The CHROPE who prepares before the transformation starts will enable smoother execution, reduce risk, accelerate time-to-value, and shield the organization from avoidable disruption.
Here are five strategic steps CHROPEs can take now to avoid being caught flat-footed when the next wave of change hits.
1. Benchmark the Organization and Its Critical Processes
Transformation depends on data. Unfortunately, many redesign efforts rely on outdated org charts, anecdotal performance information, or incomplete headcount data. In a PE environment—where margin, efficiency, and value creation matter—leaders need a clearer, more quantitative view of how the organization works.
Key benchmarks to have ready before the transformation begins include:
- Organization shape: size, structure, spans of control, layers
- SG&A process efficiency: HR and Finance FTEs per $1B in revenue
- Service delivery model: insourced vs. outsourced work, cost per FTE
- Job architecture: job families, grades, pay bands, documented successions
These insights form the baseline for any redesign and help the CHROPE influence decisions with real data—not guesswork.
2. Build Organizational Versatility to Increase Resilience
One of the biggest hidden risks in a transformation is dependency on a handful of employees with undocumented institutional knowledge. When key processes live only in someone’s head, the organization becomes fragile—and redesigns become constrained by “who we have” rather than “what we need.”
This creates two major challenges:
- You can’t promote or replace these employees without breaking something.
- Their perceived irreplaceability can lead to compensation imbalance or internal leverage.

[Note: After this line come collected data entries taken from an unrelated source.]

<file path="config.mk">
export PLATFORM = sky130hd
export DESIGN_NAME = tmds_channel_rd_flat
export DESIGN_NICKNAME = d
export VERILOG_FILES = /design/src/rtl/tmds_channel_rd_if.sv /design/src/rtl/tmds_channel_rd.sv /design/src/flat_wrapper.sv
export SDC_FILE = /design/constraint.sdc
export NUM_CORES = 1
export LEC_CHECK = 0
export ABC_AREA = 1
export CAP_MARGIN = 5
export CORE_MARGIN = 2
export CORE_UTILIZATION = 55
export DETAILED_ROUTE_END_ITERATION = 8
export PLACE_DENSITY = 0.87
export SYNTH_ARGS = -nofsm -noshare
export SYNTH_HDL_FRONTEND = slang
export SYNTH_SLANG_ARGS = --single-unit
</file>
<file path="constraint.sdc">
create_clock -name i_clk_pixel -period 6.9 [get_ports i_clk_pixel]
set_input_delay 1.035 -clock i_clk_pixel [delete_from_list [all_inputs] [get_ports i_clk_pixel]]
set_output_delay 1.035 -clock i_clk_pixel [all_outputs]
set_load 0.02 [all_outputs]
</file>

Preparing now means proactively reducing these risks through:
- Inventorying mission-critical processes
- Documenting gaps in workflows
- Identifying employees holding critical tribal knowledge
- Building succession plans and cross-training programs
This not only strengthens resilience but also uncovers process improvement opportunities and compliance risks long before the transformation begins.

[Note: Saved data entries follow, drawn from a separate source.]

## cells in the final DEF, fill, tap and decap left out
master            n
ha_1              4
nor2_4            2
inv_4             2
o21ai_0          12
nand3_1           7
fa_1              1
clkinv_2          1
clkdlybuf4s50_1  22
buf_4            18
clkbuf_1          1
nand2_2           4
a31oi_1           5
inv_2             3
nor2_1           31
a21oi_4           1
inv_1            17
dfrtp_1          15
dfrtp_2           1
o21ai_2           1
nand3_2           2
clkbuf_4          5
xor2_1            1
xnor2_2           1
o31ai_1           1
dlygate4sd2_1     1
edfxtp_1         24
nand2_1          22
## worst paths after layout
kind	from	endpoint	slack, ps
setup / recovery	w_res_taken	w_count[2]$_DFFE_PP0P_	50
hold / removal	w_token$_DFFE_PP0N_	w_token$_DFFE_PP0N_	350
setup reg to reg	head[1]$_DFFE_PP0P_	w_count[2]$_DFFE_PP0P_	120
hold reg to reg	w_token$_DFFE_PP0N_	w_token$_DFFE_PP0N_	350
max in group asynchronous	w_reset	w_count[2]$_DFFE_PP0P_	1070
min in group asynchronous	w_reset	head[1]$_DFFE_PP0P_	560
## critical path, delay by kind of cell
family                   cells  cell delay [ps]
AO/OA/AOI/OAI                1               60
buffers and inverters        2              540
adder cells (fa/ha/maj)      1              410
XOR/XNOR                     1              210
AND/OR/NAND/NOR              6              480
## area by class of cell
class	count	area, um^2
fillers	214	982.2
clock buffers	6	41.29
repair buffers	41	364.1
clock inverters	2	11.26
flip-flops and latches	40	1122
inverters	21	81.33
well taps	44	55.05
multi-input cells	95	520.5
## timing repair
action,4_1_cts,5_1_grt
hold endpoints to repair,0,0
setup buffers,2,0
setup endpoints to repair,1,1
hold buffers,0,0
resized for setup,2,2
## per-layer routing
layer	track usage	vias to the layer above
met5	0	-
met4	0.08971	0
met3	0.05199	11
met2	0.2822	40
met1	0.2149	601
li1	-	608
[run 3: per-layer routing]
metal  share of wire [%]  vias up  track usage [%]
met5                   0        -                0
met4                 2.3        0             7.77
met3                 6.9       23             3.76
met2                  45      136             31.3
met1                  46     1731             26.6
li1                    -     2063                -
**config.mk**
```make
export PLATFORM = sky130hd
export DESIGN_NAME = mux_sel_pipe
export DESIGN_NICKNAME = d
export VERILOG_FILES = /design/src/rtl/mux_pkg.sv /design/src/rtl/mux_sel_comb.sv /design/src/rtl/mux_sel_pipe.sv
export SDC_FILE = /design/constraint.sdc
export NUM_CORES = 1
export LEC_CHECK = 0
export BUFFER_PORTS_ARGS = -buffer_cell sky130_fd_sc_hd__buf_2
export CAP_MARGIN = 20
export CORE_UTILIZATION = 44
export DETAILED_ROUTE_END_ITERATION = 10
export PLACE_DENSITY = 0.73
export SYNTH_ARGS = -nofsm -noshare
export SYNTH_HDL_FRONTEND = slang
export SYNTH_HIERARCHICAL = 1
export SYNTH_SLANG_ARGS = --single-unit
```
**constraint.sdc**
```tcl
create_clock -name clk -period 1.7 [get_ports clk]
set_input_delay 0.34 -clock clk [delete_from_list [all_inputs] [get_ports clk]]
set_output_delay 0.34 -clock clk [all_outputs]
set_load 0.01 [all_outputs]
```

3. Build a Baseline M&A Integration Checklist
For a CHROPE, an acquisition can happen with little warning. Having a draft integration playbook ready ensures you’re not scrambling when the deal is announced.
Your early-stage integration checklist should include:
- Day 1 continuity requirements: compensation, benefits, policy alignment
- Model alignment: which functions must integrate immediately (e.g., Finance, IT)?
- System onboarding: HCM workflow, org planning, and data migration steps
- Talent identification: how to quickly assess, retain, and “tuck in” key talent
- Cultural integration: first 100-day messaging, rituals, and communication cadence
- Role ownership: who leads each integration workstream?
A strong checklist accelerates value realization and reduces the friction of post-deal chaos.
4. Use the In-Between Time to Evaluate Automation Opportunities
The hype around automation, RPA, and Generative AI may have cooled—but that’s exactly why now is the right time for thoughtful exploration. Automated processes can significantly reduce complexity and SG&A load, but only if applied with intention.
Start evaluating:
- Which repetitive or time-consuming processes could be automated?
- Is the data structured enough for Gen AI or RPA to learn from?
- Do employees repeatedly query the same data systems?
- Where could an AI co-pilot meaningfully boost productivity?
Transformation cycles often expose inefficiencies—pre-work in automation helps address them proactively instead of reactively.
5. Train Key Resources With Transformation in Mind
The insights from the first four categories should inform a targeted training agenda that helps your team build transformation readiness—not generic skills.
When prioritizing training:
- Leverage no-cost options (e.g., job shadowing, internal rotations)
- Time training to match natural slow periods or capacity windows
- Focus on high-potential employees who will lead or absorb change
- Align training objectives to future-state skills, not just today’s needs
Preparing your people early helps reduce change fatigue and builds confidence across the organization.
Final Thoughts
A workforce already strained by constant change needs clarity, predictability, and reassurance. By framing these preparation efforts as steps toward building organizational resilience—not warning signs of impending disruption—the CHROPE can strengthen trust and reduce anxiety.
By starting early, keeping initiatives manageable, and fine-tuning your approach as you learn, you can significantly improve readiness for your next transformation while minimizing strain on the business. Transformation may be inevitable—but being unprepared is not.